Redefining the Second

Before integrating precise methods of timing into our technology, we first had to define the fundamental unit of time: the second. Initially, the second had been defined as 1/86,400 of a mean solar day, a value obtained by slicing the day into 24 hours, breaking each hour into 60 minutes, and dividing each minute into 60 seconds. With the advent of the atomic clock, a better method of defining the second came into play: instead of breaking up the solar day into smaller and smaller bits, a new "bottom-up definition" came into play where "the day had officially become 86,400 atomic seconds, and the atomic second the single fundamental unit of time" (Barnett 168).

Equally interesting as to how the second is defined is the question of why the second had to be redefined. If we use the solar day to measure the second, we quickly discover by scientific experiments the inadequacy of using the earth as our timekeeper. The problem stems from the erroneous assumption that the earth consistently traces out the same path around the sun. Scientists have evidence that points to how the earth does not run like clockwork; it displays idiosyncrasies such as wobbling about its axis and, like its interstellar neighbors, is "gradually losing energy, slowing down, and spiraling toward the sun" (Barnett 166). The idea here is that the distance between the sun and earth is decreasing very slowly over time.
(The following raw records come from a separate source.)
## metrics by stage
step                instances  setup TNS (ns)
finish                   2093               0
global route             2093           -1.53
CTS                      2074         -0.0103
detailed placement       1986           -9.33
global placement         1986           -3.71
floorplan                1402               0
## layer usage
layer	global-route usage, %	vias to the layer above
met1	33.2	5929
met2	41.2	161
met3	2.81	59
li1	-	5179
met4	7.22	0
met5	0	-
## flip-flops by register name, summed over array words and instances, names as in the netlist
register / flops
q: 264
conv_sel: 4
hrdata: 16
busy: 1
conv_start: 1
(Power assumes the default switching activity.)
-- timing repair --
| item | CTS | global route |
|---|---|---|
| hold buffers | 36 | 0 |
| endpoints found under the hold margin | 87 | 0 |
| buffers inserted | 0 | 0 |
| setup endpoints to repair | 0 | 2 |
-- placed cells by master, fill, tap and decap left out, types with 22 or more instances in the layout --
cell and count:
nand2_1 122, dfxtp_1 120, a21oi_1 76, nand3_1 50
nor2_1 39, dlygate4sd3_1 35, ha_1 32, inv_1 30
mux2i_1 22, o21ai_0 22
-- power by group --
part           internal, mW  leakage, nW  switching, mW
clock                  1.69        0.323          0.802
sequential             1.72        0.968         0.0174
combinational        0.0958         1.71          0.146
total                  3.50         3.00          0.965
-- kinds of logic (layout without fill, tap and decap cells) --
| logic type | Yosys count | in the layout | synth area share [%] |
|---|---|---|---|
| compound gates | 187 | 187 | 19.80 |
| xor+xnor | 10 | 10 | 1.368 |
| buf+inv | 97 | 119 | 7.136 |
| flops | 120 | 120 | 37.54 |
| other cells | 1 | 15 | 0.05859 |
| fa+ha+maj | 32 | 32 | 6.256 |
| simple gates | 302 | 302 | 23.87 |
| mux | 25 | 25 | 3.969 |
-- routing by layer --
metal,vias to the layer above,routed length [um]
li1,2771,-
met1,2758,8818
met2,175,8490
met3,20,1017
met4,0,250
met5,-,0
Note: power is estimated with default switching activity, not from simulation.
--- config.mk ---
export PLATFORM = sky130hd
export DESIGN_NAME = ccdseq_timing_gen
export DESIGN_NICKNAME = d
export VERILOG_FILES = /design/src/verilog/ccdseq_pkg.sv /design/src/verilog/ccdseq_rate_div.sv /design/src/verilog/ccdseq_timing_gen.sv
export SDC_FILE = /design/constraint.sdc
export NUM_CORES = 1
export LEC_CHECK = 0
export ABC_AREA = 1
export BUFFER_PORTS_ARGS = -buffer_cell sky130_fd_sc_hd__buf_2
export CAP_MARGIN = 40
export CORE_ASPECT_RATIO = 1.25
export CORE_UTILIZATION = 64
export DETAILED_ROUTE_END_ITERATION = 16
export HOLD_SLACK_MARGIN = 0.06
export PLACE_DENSITY = 0.83
export SLEW_MARGIN = 15
export SYNTH_ARGS = -nofsm -noshare
export SYNTH_HDL_FRONTEND = slang
export SYNTH_SLANG_ARGS = --single-unit
--- constraint.sdc ---
create_clock -name clk_i -period 2.3 [get_ports clk_i]
set_input_delay 0.115 -clock clk_i [delete_from_list [all_inputs] [get_ports clk_i]]
set_output_delay 0.115 -clock clk_i [all_outputs]
set_load 0.01 [all_outputs]
--- src/verilog/ccdseq_pkg.sv ---
// Behaviour
// RL1: drive every sensor clock pin with one of seven vertical, horizontal or reset patterns.
// RL2: sensor moves a row into the horizontal register on phase one falling edge.
// RL3: leading dummy row merges with first dark row; no separate line is expected.
// RL4: line counter runs 380 lines in quad and dual a/c, 760 otherwise.
// RL5: every vertical rising edge coincides with a falling edge in the same interval.
// RL6: phase four rises exactly when phase one drops from third level to mid.
// RL7: sensor shifts each pixel out on the last horizontal phase falling edge.
// RL8: pixel counter clocks 693 or 1386 shifts per line, by readout mode.
// RL9: last horizontal phase output repeats the phase two storage pattern of its register.
// RL10: unused c/d registers may run slower, at an integer fraction of a/b rate.
// RL11: unused c/d register clocks may instead sit statically at the off level.
// RL12: readout mode remaps top vertical phases and horizontal storage/barrier patterns.
package ccdseq_pkg;
  localparam int CLK_PERIOD_NS = 10;
  // pattern timing minima, in ns as printed
  localparam int T_LEAD_PED_NS = 4000;
  localparam int T_PD_XFER_NS = 1000;
  localparam int T_TRAIL_PED_NS = 4000;
  localparam int T_VXFER_NS = 1000;
  localparam int T_HDELAY_NS = 200;
  localparam int T_HHALF_NS = 25;
  // least times round up to whole cycles
  localparam int T_LEAD_PED_CYC = (T_LEAD_PED_NS + CLK_PERIOD_NS - 1) / CLK_PERIOD_NS;
  localparam int T_PD_XFER_CYC = (T_PD_XFER_NS + CLK_PERIOD_NS - 1) / CLK_PERIOD_NS;
  localparam int T_TRAIL_PED_CYC = (T_TRAIL_PED_NS + CLK_PERIOD_NS - 1) / CLK_PERIOD_NS;
  localparam int T_VXFER_CYC = (T_VXFER_NS + CLK_PERIOD_NS - 1) / CLK_PERIOD_NS;
  localparam int T_HDELAY_CYC = (T_HDELAY_NS + CLK_PERIOD_NS - 1) / CLK_PERIOD_NS;
  localparam int T_HHALF_CYC = (T_HHALF_NS + CLK_PERIOD_NS - 1) / CLK_PERIOD_NS;
  // frame geometry minima
  localparam int LINES_HALF = 380;
  localparam int LINES_FULL = 760;
  localparam int PIX_HALF = 693;
  localparam int PIX_FULL = 1386;
  localparam int TMR_W = 12;
  localparam int LINE_W = 10;
  localparam int PIX_W = 11;
  // vertical vector bit order {ph1, ph2, ph3, ph4}
  localparam logic [3:0] VEC_PARK = 4'h9;
  localparam logic [3:0] VEC_PD = 4'hC;
  localparam logic [1:0] STEP_LAST = 2'h3;
  localparam int REG_A = 0;
  localparam int REG_B = 1;
  localparam int REG_C = 2;
  localparam int REG_D = 3;

  typedef enum logic [1:0] {
    MODE_QUAD = 2'h0,
    MODE_DUAL_AB = 2'h1,
    MODE_DUAL_AC = 2'h2,
    MODE_SINGLE = 2'h3
  } ccdseq_mode_e;

  typedef enum logic [2:0] {
    ST_IDLE = 3'h0,
    ST_PD_LEAD = 3'h1,
    ST_PD_HIGH = 3'h2,
    ST_PD_TRAIL = 3'h3,
    ST_VSHIFT = 3'h4,
    ST_HDELAY = 3'h5,
    ST_HREAD = 3'h6
  } ccdseq_state_e;

  // four-phase line shift, each step has one rise and one fall together
  function automatic logic [3:0] vstep_vec(input logic [1:0] step);
    unique case (step)
      2'h0: vstep_vec = 4'hC;
      2'h1: vstep_vec = 4'h6;
      2'h2: vstep_vec = 4'h3;
      2'h3: vstep_vec = 4'h9;
    endcase
  endfunction
endpackage
--- config.mk ---
export PLATFORM = sky130hd
export DESIGN_NAME = reg_framer
export DESIGN_NICKNAME = d
export VERILOG_FILES = /design/src/verilog/reg_framer.v
export VERILOG_INCLUDE_DIRS = /design/src /design/src/verilog
export SDC_FILE = /design/constraint.sdc
export NUM_CORES = 1
export LEC_CHECK = 0
export CORE_MARGIN = 3
export CORE_UTILIZATION = 39
export CTS_CLUSTER_DIAMETER = 120
export DETAILED_ROUTE_END_ITERATION = 8
export DONT_BUFFER_PORTS = 1
export HOLD_SLACK_MARGIN = 0.1
export PLACE_DENSITY_LB_ADDON = 0.1
export SLEW_MARGIN = 40
export SYNTH_ARGS = -nofsm -noshare
export SYNTH_HDL_FRONTEND = slang
export SYNTH_SLANG_ARGS = --single-unit
--- constraint.sdc ---
create_clock -name clk_sys -period 3.9 [get_ports clk_sys]
set_clock_uncertainty 0.15 [all_clocks]
set_input_delay 0.78 -clock clk_sys [delete_from_list [all_inputs] [get_ports clk_sys]]
set_output_delay 0.78 -clock clk_sys [all_outputs]
set_load 0.02 [all_outputs]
Understanding how the old definition of the second proved to be inadequate in carrying out accurate measurements gives us motivation to find a better mechanism to measure time. According to Thomas Udem of the Max Planck Institute for Quantum Optics in Garching, Germany, to better the accuracy of a clock one needs to "increase the rate at which it 'ticks'" (Marks 186: 29). In other words, by decreasing the period of the clock, one automatically increases its accuracy. Consider the following: the purpose of a pendulum in a clock is to keep track of the seconds. Imagine taking that pendulum and swinging it faster and faster from side to side, thus decreasing the period, or the amount of time it takes for the pendulum to swing from one side to the other. Now make that pendulum 'tick' more than a billion times from side to side. If you were to compare this altered pendulum rate with that of a regular pendulum clock, you would be able to define a second in the regular pendulum clock by the number of times the former pendulum swung side to side within that second. This model is very similar to how vibrating atoms were used to define the length of a second. In the 1967 General Conference of Weights and Measures, this very method was used to define the length of the second as the "duration of 9,192,631,770 cycles of microwave light absorbed or emitted by the hyperfine transition of Cesium-133 atoms in their ground state undisturbed by external fields" (Breakiron).

Nature's Tiny Pendulums

Before we understand specifically how we can harness the vibrations of a Cesium atom to accurately define the length of a second, we must take a look into the nature of atoms. What makes atomic clocks so special is how the atom can resonate at the exact same frequency whether it is here in the US or halfway around the world or in outer space. Identical atoms will emit and absorb the same frequency that changes their state; they share the same properties. Try comparing two mechanical clocks or two quartz clocks in different locations and you won't get that kind of precision. The beauty of atomic clocks resides in their ability to act as near ideal pendulums. No friction, no aging, no distortion, and no running down - the atom proves to be the best known timekeeper.

Although it is the best known timekeeper, it is not a perfect timekeeper. An atomic clock's precision can be tampered with if one allows external magnetic fields or electromagnetic radiation to interfere with the atoms. Even atoms bumping into each other contributes to a slight decrease in the accuracy of the clock. To get a near ideal pendulum, you need to screen out as many external influences as possible.